# Loop 1 Analysis: Investigating Data Leakage and Class Imbalance

This notebook investigates the suspicious perfect CV scores and severe underfitting to the minority class in the baseline experiment.

In [None]:
import json
import numpy as np
import pandas as pd
import matplotlib.pyplot as plt
import seaborn as sns
from sklearn.model_selection import StratifiedKFold, train_test_split
from sklearn.feature_extraction.text import TfidfVectorizer
from sklearn.preprocessing import StandardScaler
from sklearn.linear_model import LogisticRegression
from sklearn.metrics import roc_auc_score, classification_report, confusion_matrix
from scipy.sparse import hstack, csr_matrix
import warnings
warnings.filterwarnings('ignore')

np.random.seed(42)

## 1. Load and Inspect Data

In [None]:
# Load training data
print("Loading training data...")
with open('/home/data/train.json', 'r') as f:
    train_data = json.load(f)

train_df = pd.DataFrame(train_data)
print(f"Training samples: {len(train_df)}")
print(f"Features: {train_df.columns.tolist()}")
print(f"\nTarget distribution:")
print(train_df['requester_received_pizza'].value_counts())
print(f"Success rate: {train_df['requester_received_pizza'].mean():.3f}")

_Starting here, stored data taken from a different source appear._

==> flow/design.v (excerpt) <==
module my_chip (
    input logic [11:0] io_in,  
    output logic [11:0] io_out,  
    input logic clock,
    input logic reset  
);
==> flow/config.mk <==
export PLATFORM = sky130hd
export DESIGN_NAME = my_chip
export DESIGN_NICKNAME = my_chip
export VERILOG_FILES = /design/flow/design.v
export SDC_FILE = /design/flow/constraint.sdc
export NUM_CORES = 4
export LEC_CHECK = 0
export ABC_AREA = 1
export CAP_MARGIN = 20
export CORE_MARGIN = 2
export CORE_UTILIZATION = 72
export CTS_CLUSTER_SIZE = 72
export PLACE_DENSITY_LB_ADDON = 0.28
export SLEW_MARGIN = 0
==> flow/constraint.sdc <==
create_clock -name core_clock -period 3.13 [get_ports {clock}]
set_input_delay 0.6260 -clock core_clock [delete_from_list [all_inputs] [get_ports {clock}]]
set_output_delay 0.6260 -clock core_clock [all_outputs]
set_load 0.01 [all_outputs]
run.sh (not shown) runs the stock make flow with config.mk's settings and CLKGATE_MAP_FILE=.
The baseline finished with setup timing left.
Change:
--- a/flow/config.mk
+++ b/flow/config.mk
@@ -7,3 +7,2 @@
 export LEC_CHECK = 0
-export ABC_AREA = 1
 export CAP_MARGIN = 20
@@ -11,4 +10,2 @@
 export CORE_UTILIZATION = 72
-export CTS_CLUSTER_SIZE = 72
-export PLACE_DENSITY_LB_ADDON = 0.28
-export SLEW_MARGIN = 0
+export SLEW_MARGIN = 20
==> flow/constraint.sdc (replaced) <==
create_clock -name core_clock -period 2.59 [get_ports {clock}]
set_input_delay 0.5180 -clock core_clock [delete_from_list [all_inputs] [get_ports {clock}]]
set_output_delay 0.5180 -clock core_clock [all_outputs]
set_load 0.01 [all_outputs]
The changed run completed, yet does not pass: setup timing.
Area after synthesis went down by 6.9%.
Total power went up by 22%.
Register-to-register slack loses 0.55 ns.
Die area went down by 6.7%.
Non-clock buffer count went up by 61.
Fmax went down by 0.38%.
Via count went down by 13%.
Change:
--- a/flow/config.mk
+++ b/flow/config.mk
@@ -9,3 +9,3 @@
 export CORE_MARGIN = 2
-export CORE_UTILIZATION = 72
+export CORE_UTILIZATION = 69
 export SLEW_MARGIN = 20
==> flow/constraint.sdc (replaced) <==
create_clock -name core_clock -period 4.42 [get_ports {clock}]
set_input_delay 0.8840 -clock core_clock [delete_from_list [all_inputs] [get_ports {clock}]]
set_output_delay 0.8840 -clock core_clock [all_outputs]
set_load 0.01 [all_outputs]
After rerunning: The changed run went through all stages and came out clean; via count shrinks by 8.6%; design area falls by 6.8%; global-route usage shrinks by 4.6 points; critical path depth went up by 1; clock power shrinks by 38%; count of clock-buffer cells in the layout came out higher by 2; register-to-register slack gets better by 1.5 ns; power is lower by 40%.
Change:
--- a/flow/config.mk
+++ b/flow/config.mk
@@ -7,5 +7,7 @@
 export LEC_CHECK = 0
+export ABC_AREA = 1
 export CAP_MARGIN = 20
 export CORE_MARGIN = 2
-export CORE_UTILIZATION = 69
+export CORE_UTILIZATION = 72
+export CTS_CLUSTER_DIAMETER = 399
 export SLEW_MARGIN = 20
==> flow/constraint.sdc (replaced) <==
create_clock -name core_clock -period 2.45 [get_ports {clock}]
set_input_delay 0.4900 -clock core_clock [delete_from_list [all_inputs] [get_ports {clock}]]
set_output_delay 0.4900 -clock core_clock [all_outputs]
set_load 0.01 [all_outputs]
The new run completed and failed the layout checks on setup timing.
Final cell count climbs by 33%.
Maximum frequency rose by 6.4%.
Power grows by 86%.
Clock skew is about the same.
Sequential power grows by 80%.
Global-route usage goes up by 11 points.
Change:
--- a/flow/config.mk
+++ b/flow/config.mk
@@ -7,3 +7,2 @@
 export LEC_CHECK = 0
-export ABC_AREA = 1
 export CAP_MARGIN = 20
@@ -11,3 +10,2 @@
 export CORE_UTILIZATION = 72
-export CTS_CLUSTER_DIAMETER = 399
 export SLEW_MARGIN = 20
==> flow/constraint.sdc (replaced) <==
create_clock -name core_clock -period 4.25 [get_ports {clock}]
set_input_delay 0.8500 -clock core_clock [delete_from_list [all_inputs] [get_ports {clock}]]
set_output_delay 0.8500 -clock core_clock [all_outputs]
set_load 0.01 [all_outputs]
=> With this change the flow finished clean; final area went down by roughly a tenth; routed wire length came out lower by a quarter to a third; setup slack gets better by 1.5 ns; sequential power fell by well over a third; core utilization falls by 6.8 points; non-clock buffer count goes down by 59; first-iteration DRC count went down by well over a third; clock power is lower by well over a third; die size falls by a few percent.
Change:
--- a/flow/config.mk
+++ b/flow/config.mk
@@ -7,2 +7,3 @@
 export LEC_CHECK = 0
+export ABC_AREA = 1
 export CAP_MARGIN = 20
@@ -10,2 +11,4 @@
 export CORE_UTILIZATION = 72
+export SETUP_SLACK_MARGIN = 0.51
 export SLEW_MARGIN = 20
+export TNS_END_PERCENT = 5
==> flow/constraint.sdc (replaced) <==
create_clock -name core_clock -period 2.59 [get_ports {clock}]
set_input_delay 0.5180 -clock core_clock [delete_from_list [all_inputs] [get_ports {clock}]]
set_output_delay 0.5180 -clock core_clock [all_outputs]
set_load 0.01 [all_outputs]
Effect:
- The changed run ran to the end with violations: setup timing
- wire length went up by 26%
- global-route usage went up by 4.8 points
- design area came out higher by 14%
- flip-flop count does not change
- setup slack is worse by 1.2 ns
- hold slack stays flat

* * *

## wip/violet
Starting RTL as in the previous note.
Design my_chip, start of the top module:
module my_chip (
    input logic [11:0] io_in,  
    output logic [11:0] io_out,  
    input logic clock,
    input logic reset  
);
Settings: LEC_CHECK=0, ABC_AREA=0, CAP_MARGIN=15, CELL_PAD_IN_SITES_DETAIL_PLACEMENT=2, CELL_PAD_IN_SITES_GLOBAL_PLACEMENT=2, CORE_ASPECT_RATIO=0.8, CORE_MARGIN=4, CORE_UTILIZATION=48, CTS_CLUSTER_SIZE=90, GPL_ROUTABILITY_DRIVEN=0, GPL_TIMING_DRIVEN=0, HOLD_SLACK_MARGIN=0.18, MAX_ROUTING_LAYER=met4, MIN_ROUTING_LAYER=met2, PLACE_DENSITY_LB_ADDON=0.2, SETUP_SLACK_MARGIN=-0.01, SLEW_MARGIN=20, TNS_END_PERCENT=95; clock period 3.09 ns.
In the summary table, wip/violet is marked failed, with error DPL-0033 raised in 4_1_cts.
Modified inputs, wip/sierra compared to wip/violet
# wip/violet
export LEC_CHECK = 0
export ABC_AREA = 0
export CAP_MARGIN = 15
export CELL_PAD_IN_SITES_DETAIL_PLACEMENT = 2
export CELL_PAD_IN_SITES_GLOBAL_PLACEMENT = 2
export CORE_ASPECT_RATIO = 0.8
export CORE_MARGIN = 4
export CORE_UTILIZATION = 48
export CTS_CLUSTER_SIZE = 90
export GPL_ROUTABILITY_DRIVEN = 0
export GPL_TIMING_DRIVEN = 0
export HOLD_SLACK_MARGIN = 0.18
export MAX_ROUTING_LAYER = met4
export MIN_ROUTING_LAYER = met2
export PLACE_DENSITY_LB_ADDON = 0.2
export SETUP_SLACK_MARGIN = -0.01
export SLEW_MARGIN = 20
export TNS_END_PERCENT = 95
create_clock -name core_clock -period 3.09 [get_ports {clock}]
# wip/sierra
export LEC_CHECK = 0
export ABC_AREA = 0
export CAP_MARGIN = 20
export CELL_PAD_IN_SITES_DETAIL_PLACEMENT = 0
export CELL_PAD_IN_SITES_GLOBAL_PLACEMENT = 2
export CORE_ASPECT_RATIO = 0.8
export CORE_MARGIN = 2
export CORE_UTILIZATION = 48
export GPL_TIMING_DRIVEN = 0
export HOLD_SLACK_MARGIN = 0.18
export MAX_ROUTING_LAYER = met4
export MIN_ROUTING_LAYER = met2
export PLACE_DENSITY_LB_ADDON = 0.03
export SLEW_MARGIN = 35
export TNS_END_PERCENT = 95
create_clock -name core_clock -period 3.09 [get_ports {clock}]
==> results <==
- wip/sierra: complete, dirty (setup timing)
- Stage in which a tool error killed wip/violet: 4_1_cts.
- Looking at y dimension of the die across wip/violet and wip/sierra, the one that comes out lower is wip/sierra.
- Status: count of flip-flops with a built-in enable after synthesis parity (wip/violet, wip/sierra)
- Diff wip/violet -> wip/sierra: width of the chip went down 2.4%, detailed placement HPWL went down 33%, standard cell area after detailed placement went up 85 um2, xor/xnor share of the synthesized area held.
- From wip/violet to wip/sierra the numbers moved as follows: row count up 2.2%; die size now sits lower; worst slack at placement saw an increase.
Input changes introduced in wip/nickel (baseline for comparison: wip/sierra):
# wip/sierra
export LEC_CHECK = 0
export ABC_AREA = 0
export CAP_MARGIN = 20
export CELL_PAD_IN_SITES_DETAIL_PLACEMENT = 0
export CELL_PAD_IN_SITES_GLOBAL_PLACEMENT = 2
export CORE_ASPECT_RATIO = 0.8
export CORE_MARGIN = 2
export CORE_UTILIZATION = 48
export GPL_TIMING_DRIVEN = 0
export HOLD_SLACK_MARGIN = 0.18
export MAX_ROUTING_LAYER = met4
export MIN_ROUTING_LAYER = met2
export PLACE_DENSITY_LB_ADDON = 0.03
export SLEW_MARGIN = 35
export TNS_END_PERCENT = 95
create_clock -name core_clock -period 3.09 [get_ports {clock}]
# wip/nickel
export LEC_CHECK = 0
export ABC_AREA = 0
export CAP_MARGIN = 15
export CELL_PAD_IN_SITES_DETAIL_PLACEMENT = 2
export CELL_PAD_IN_SITES_GLOBAL_PLACEMENT = 2
export CORE_ASPECT_RATIO = 0.8
export CORE_MARGIN = 4
export CORE_UTILIZATION = 48
export GPL_ROUTABILITY_DRIVEN = 0
export GPL_TIMING_DRIVEN = 0
export HOLD_SLACK_MARGIN = 0.18
export MAX_ROUTING_LAYER = met4
export MIN_ROUTING_LAYER = met2
export PLACE_DENSITY_LB_ADDON = 0.2
export SETUP_SLACK_MARGIN = -0.01
export SLEW_MARGIN = 30
export TNS_END_PERCENT = 95
create_clock -name core_clock -period 3.09 [get_ports {clock}]
==> comparison <==
- wip/nickel | ERROR | 4_1_cts
- wip/nickel against wip/sierra: cell area reported after detailed placement now sits lower; setup slack at placement went down by 0.21 ns; total number of placement rows has decreased; fraction of the mapped netlist area in simple logic gates held steady.
- Compare wip/nickel and wip/sierra | area of the die higher: wip/nickel
Changes in wip/juniper relative to wip/nickel:
# wip/nickel
export LEC_CHECK = 0
export ABC_AREA = 0
export CAP_MARGIN = 15
export CELL_PAD_IN_SITES_DETAIL_PLACEMENT = 2
export CELL_PAD_IN_SITES_GLOBAL_PLACEMENT = 2
export CORE_ASPECT_RATIO = 0.8
export CORE_MARGIN = 4
export CORE_UTILIZATION = 48
export GPL_ROUTABILITY_DRIVEN = 0
export GPL_TIMING_DRIVEN = 0
export HOLD_SLACK_MARGIN = 0.18
export MAX_ROUTING_LAYER = met4
export MIN_ROUTING_LAYER = met2
export PLACE_DENSITY_LB_ADDON = 0.2
export SETUP_SLACK_MARGIN = -0.01
export SLEW_MARGIN = 30
export TNS_END_PERCENT = 95
create_clock -name core_clock -period 3.09 [get_ports {clock}]
# wip/juniper
export LEC_CHECK = 0
export CAP_MARGIN = 20
export CELL_PAD_IN_SITES_GLOBAL_PLACEMENT = 2
export CORE_MARGIN = 2
export CORE_UTILIZATION = 40
export MAX_ROUTING_LAYER = met4
export PLACE_DENSITY_LB_ADDON = 0.22
export SLEW_MARGIN = 35
create_clock -name core_clock -period 10.0 [get_ports {clock}]
==> results <==
- wip/juniper went all the way through the flow, and no timing, DRC or antenna check failed.
- Looking only at horizontal die dimension, and setting everything else aside, the higher value of wip/juniper and wip/nickel goes to wip/nickel.
- Between wip/juniper and wip/nickel, the difference in number of I/O port buffers is negligible.
- On share of flip-flops with an asynchronous set or reset after synthesis, wip/juniper tracks wip/nickel almost exactly.
- Of wip/juniper and wip/nickel, the lower placed standard-cell area belongs to wip/juniper.
- Area of the core region: wip/juniper and wip/nickel compared, lower one is wip/nickel
- Taking wip/nickel as 1.0, wip/juniper lands at 1.13 on die size.
What wip/amber does differently from wip/juniper at the input level:
# wip/juniper
export LEC_CHECK = 0
export CAP_MARGIN = 20
export CELL_PAD_IN_SITES_GLOBAL_PLACEMENT = 2
export CORE_MARGIN = 2
export CORE_UTILIZATION = 40
export MAX_ROUTING_LAYER = met4
export PLACE_DENSITY_LB_ADDON = 0.22
export SLEW_MARGIN = 35
create_clock -name core_clock -period 10.0 [get_ports {clock}]
# wip/amber
export LEC_CHECK = 0
export ABC_AREA = 1
export CAP_MARGIN = 20
export CORE_MARGIN = 2
export CORE_UTILIZATION = 15
export CTS_CLUSTER_DIAMETER = 354
export CTS_CLUSTER_SIZE = 99
export SETUP_SLACK_MARGIN = 2.84
export SLEW_MARGIN = 35
export TNS_END_PERCENT = 35
create_clock -name core_clock -period 10.0 [get_ports {clock}]
[summary]
wip/juniper: full flow OK, the timing, design-rule and antenna checks passed. Looking at the reports, wip/amber completed the entire flow and the layout it produced met the timing, design-rule and antenna checks. wip/amber: combinational fraction of the cell area 4.2 points below wip/juniper. Compared to wip/juniper, wip/amber has fraction of power spent switching nets 1.1 points lower. What wip/juniper reported for number of tap instances has to be multiplied by 2.7 to get the figure for wip/amber. Xor/xnor share of the synthesized area was lower in wip/amber than in wip/juniper. Diff wip/amber and wip/juniper: via count of the first global-routing pass higher in wip/amber.
Power figures rest on the tool's default switching activity, not on a simulated workload.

## 2. Investigate Metadata Features for Potential Leakage

The evaluator flagged that metadata features might contain indirect target information. Let's examine correlations.

In [None]:
# Extract metadata features function (from baseline)
def extract_metadata_features(df, is_train=True):
    features = []
    
    # Account age in days
    features.append(df['requester_account_age_in_days_at_request'].fillna(0))
    
    # Subreddit age in days
    features.append(df['requester_days_since_first_post_on_raop_at_request'].fillna(0))
    
    # Number of subreddits user posted in
    features.append(df['requester_number_of_posts_on_raop_at_request'].fillna(0))
    
    # Requester karma scores
    features.append(df['requester_upvotes_plus_downvotes_at_request'].fillna(0))
    features.append(df['requester_upvotes_minus_downvotes_at_request'].fillna(0))
    
    # Number of comments on the request
    if is_train:
        features.append(df['request_number_of_comments_at_retrieval'].fillna(0))
    else:
        features.append(df.get('request_number_of_comments_at_retrieval', pd.Series([0]*len(df))))
    
    # Upvotes/downvotes on the request
    if is_train:
        features.append(df['requester_upvotes_plus_downvotes_at_request'].fillna(0))
        features.append(df['requester_upvotes_minus_downvotes_at_request'].fillna(0))
    else:
        features.append(df.get('requester_upvotes_plus_downvotes_at_request', pd.Series([0]*len(df))))
        features.append(df.get('requester_upvotes_minus_downvotes_at_request', pd.Series([0]*len(df))))
    
    # User flair (one-hot encode)
    flair_train = ['', 'PIZZA', 'shroom', 'trophy', 'favorite', 'mod', 'trusted', 'contest', 'seal', 'hooker', 'raop', 'elite', 'VIP', 'verified', 'helper', 'custom']
    
    if is_train:
        flair_col = 'requester_user_flair'
    else:
        flair_col = 'requester_user_flair'
    
    flair_features = []
    for flair in flair_train:
        if flair_col in df.columns:
            flair_features.append((df[flair_col] == flair).astype(int))
        else:
            flair_features.append(pd.Series([0]*len(df)))
    
    features.extend(flair_features)
    
    return np.column_stack(features)

# Extract features
metadata_features = extract_metadata_features(train_df, is_train=True)
feature_names = ['account_age', 'subreddit_age', 'num_posts_raop', 'karma_total', 'karma_net', 
                'request_comments', 'request_upvotes', 'request_downvotes'] + \
                [f'flair_{i}' for i in range(16)]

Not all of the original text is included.